Comparison of fluorene, silafluorene and carbazole as linkers in perylene monoimide based non-fullerene acceptors

• Published in: Materials advances Vol. 1; no. 6; pp. 295 - 216
• Main Authors: Weber, Stefan, Hofinger, Jakob, Rath, Thomas, Reinfelds, Matiss, Pfeifer, David, Borisov, Sergey M, Fürk, Peter, Amenitsch, Heinz, Scharber, Markus C, Trimmel, Gregor
• Format: Journal Article
• Language: English
• Published: 21.09.2020
• ISSN: 2633-5409; 2633-5409
• DOI: 10.1039/d0ma00470g

Perylene monoimide ( PMI ) based non-fullerene acceptors are an interesting alternative to perylene diimide acceptors in organic photovoltaics due to an open substitution side allowing chemical modifications of the molecule. In addition, this offers the possibility to twist the molecule to avoid pronounced π-π stacking. At the same time, the good solubility and the well-suited optical properties are maintained. This work provides a new perspective of perylenes using PMI -linker- PMI based acceptors in which the linker is composed of different fluorene derivatives to investigate the influence of heteroatoms on the optical and electronic properties.
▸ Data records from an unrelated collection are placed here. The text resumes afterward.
[src/rtl/rat_int_sequencer_if.sv]
// Bus between the RAT instruction-cycle sequencer and its surroundings:
// opcode/IRQ/mask inputs and the phase, interrupt and flag-shadow outputs.
interface rat_int_sequencer_if #(
  parameter int N_IRQ = 4,
  parameter int VEC_W = 10
);
  logic [4:0]       OPCODE_HI_5;
  logic [1:0]       OPCODE_LOW_2;
  logic [N_IRQ-1:0] IRQ;
  logic             MASK_WE;
  logic [N_IRQ-1:0] MASK_IN;

  logic             FETCH_EN;
  logic             EXEC_EN;
  logic             INTR_EN;
  logic             RST;
  logic             I_FLAG;
  logic [N_IRQ-1:0] INT_ACK;
  logic [VEC_W-1:0] INT_VECTOR;
  logic             FLG_SHAD_LD;
  logic             FLG_SHAD_RESTORE;
  logic [N_IRQ-1:0] PENDING;

  modport master (
    output OPCODE_HI_5, OPCODE_LOW_2, IRQ, MASK_WE, MASK_IN,
    input  FETCH_EN, EXEC_EN, INTR_EN, RST, I_FLAG, INT_ACK, INT_VECTOR,
           FLG_SHAD_LD, FLG_SHAD_RESTORE, PENDING
  );

  modport slave (
    input  OPCODE_HI_5, OPCODE_LOW_2, IRQ, MASK_WE, MASK_IN,
    output FETCH_EN, EXEC_EN, INTR_EN, RST, I_FLAG, INT_ACK, INT_VECTOR,
           FLG_SHAD_LD, FLG_SHAD_RESTORE, PENDING
  );
endinterface

[src/rtl/rat_int_sequencer.sv]
// RAT instruction-cycle sequencer (INIT/FETCH/EXEC/INTR) with N_IRQ prioritised, maskable IRQs.
// Optional macro IRQ_SYNC_EN: adds a 2-flop synchroniser per IRQ ahead of edge detection.

module rat_int_sequencer_chan (
  input  logic i_clk,
  input  logic i_rst,
  input  logic i_irq,
  input  logic i_clr,
  output logic o_pend
);
  logic w_lvl;
  logic w_rise;
  logic r_prev;
  logic r_pend;

`ifdef IRQ_SYNC_EN
  logic [1:0] r_sync;
  always_ff @(posedge i_clk or posedge i_rst) begin
    if (i_rst) r_sync <= '0;
    else       r_sync <= {r_sync[0], i_irq};
  end
  assign w_lvl = r_sync[1];
`else
  assign w_lvl = i_irq;
`endif

  assign w_rise = w_lvl & ~r_prev;

  // A fresh edge on the ack cycle beats the clear, so the request is not lost.
  always_ff @(posedge i_clk or posedge i_rst) begin
    if (i_rst) begin
      r_prev <= 1'b0;
      r_pend <= 1'b0;
    end else begin
      r_prev <= w_lvl;
      r_pend <= (r_pend & ~i_clr) | w_rise;
    end
  end

  assign o_pend = r_pend;
endmodule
The three compounds PMI-F-PMI , PMI-FSi-PMI and PMI-FN-PMI were synthesized using a fluorene (F), silafluorene (FSi) and carbazole (FN) linker, respectively, characterized regarding optical, structural and electronic properties and implemented in solar cells using PBDB-T as donor material. The influence of the donor/acceptor ratio as well as thermal annealing on the solar cell properties were studied and maximum device efficiencies of 5.16% and high photovoltages up to 1.14 V were obtained for all three acceptors. Moreover, the solar cells display reasonable stability in inert conditions as is exemplified by maximum power point tracking experiments under continuous illumination. Perylene monoimide based non-fullerene acceptors with fluorene, silafluorene and carbazole as linkers were synthesized and compared regarding their structural, optical, electronic and photovoltaic properties.